New York State Urgently Must Surpass Its Earlier Production Levels, Insists Sare Campaign Seminar
June 20, 2021 (EIRNS)—Diane Sare’s U.S. Senate campaign in New York has introduced topics of public interest over the course of her recent Friday webcasts. The June 18 session focused on the de-industrialization of New York State, demonstrating in real terms the lower, physical production curve of LaRouche’s Triple Curve graph made in 1995, and titled by LaRouche as a “Typical Collapse Function.” What does the collapse of physical productivity look like in productive and social terms, and how can it be reversed? The title of the symposium was “New York State Can and Must Surpass Its Former Levels of Production: An Urgent Challenge”

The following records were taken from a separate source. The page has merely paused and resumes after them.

`config.mk`:
```
export PLATFORM = sky130hd
export DESIGN_NAME = card_host_strobe_control
export DESIGN_NICKNAME = d
export VERILOG_FILES = /design/src/card_port_pkg.sv /design/src/pin_sync_if.sv /design/src/pin_sync.sv /design/src/card_host_strobe_control.sv
export SDC_FILE = /design/constraint.sdc
export NUM_CORES = 1
export LEC_CHECK = 0
export ABC_CLOCK_PERIOD_IN_PS = 2800
export BUFFER_PORTS_ARGS = -buffer_cell sky130_fd_sc_hd__buf_2
export CAP_MARGIN = 20
export CORE_ASPECT_RATIO = 2
export CORE_MARGIN = 2
export CORE_UTILIZATION = 50
export CTS_CLUSTER_SIZE = 10
export DETAILED_ROUTE_END_ITERATION = 16
export GPL_TIMING_DRIVEN = 0
export PLACE_DENSITY_LB_ADDON = 0.25
export SLEW_MARGIN = 25
export SYNTH_ARGS = -nofsm -noshare
export SYNTH_HDL_FRONTEND = slang
export SYNTH_SLANG_ARGS = --single-unit
export TNS_END_PERCENT = 30
```
`constraint.sdc`:
```
create_clock -name ref_clk -period 2.8 [get_ports ref_clk]
set_clock_uncertainty 0.15 [all_clocks]
set_input_delay 0.14 -clock ref_clk [delete_from_list [all_inputs] [get_ports ref_clk]]
set_output_delay 0.14 -clock ref_clk [all_outputs]
set_load 0.02 [all_outputs]
```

Sare hosted the meeting, which featured Richard Freeman and Joseph D’Urso as guests. In her opening remarks, Sare gave an overview of the Biden Europe tour. She read the communiqué issued by Biden and Putin, which echoed the words of Reagan and Gorbachev on the futility of nuclear war. She also presented a short video on how the Massena, N.Y. community came together to save the Alcoa plant from shutdown. The film also documented the tremendous economic and social tolls of these shutdowns. After the closing of GM in Massena in 2008, child admissions to the hospital for mental problems jumped from 4-5 per year to 45. Drug use skyrocketed, as did poverty.
Freeman, longtime LaRouche researcher and organizer, reported on the necessity and requirements for building global healthcare systems. Using LaRouche’s Triple Curve, he explained how the two upper curves, financial aggregates and monetary aggregates, are destroying the physical economy, and the industries needed to build such health systems in every nation. He also presented a broad view of the de-industrialization of New York State since 1970.
D’Urso, a retired New York City teacher and attorney now living in Rochester, shared a slide presentation depicting the impact of the loss of industries on upstate cities. Both economic and sociological effects on these communities, specifically Buffalo, Rochester and several smaller cities, were illustrated.
A spirited Q&A discussion followed, with viewers asking about potential solutions. Both Freeman and D’Urso cited the need for infrastructure development, including high-speed rail, maglev, and fusion power. Freeman also explained that clean coal, along with nuclear fission, will be needed to build an effective world healthcare system. Other questions were raised about the quality of education and challenges of workforce training needed to accomplish these goals. Freeman declared that the LaRouche plan calls for 1.5 billion new productive jobs.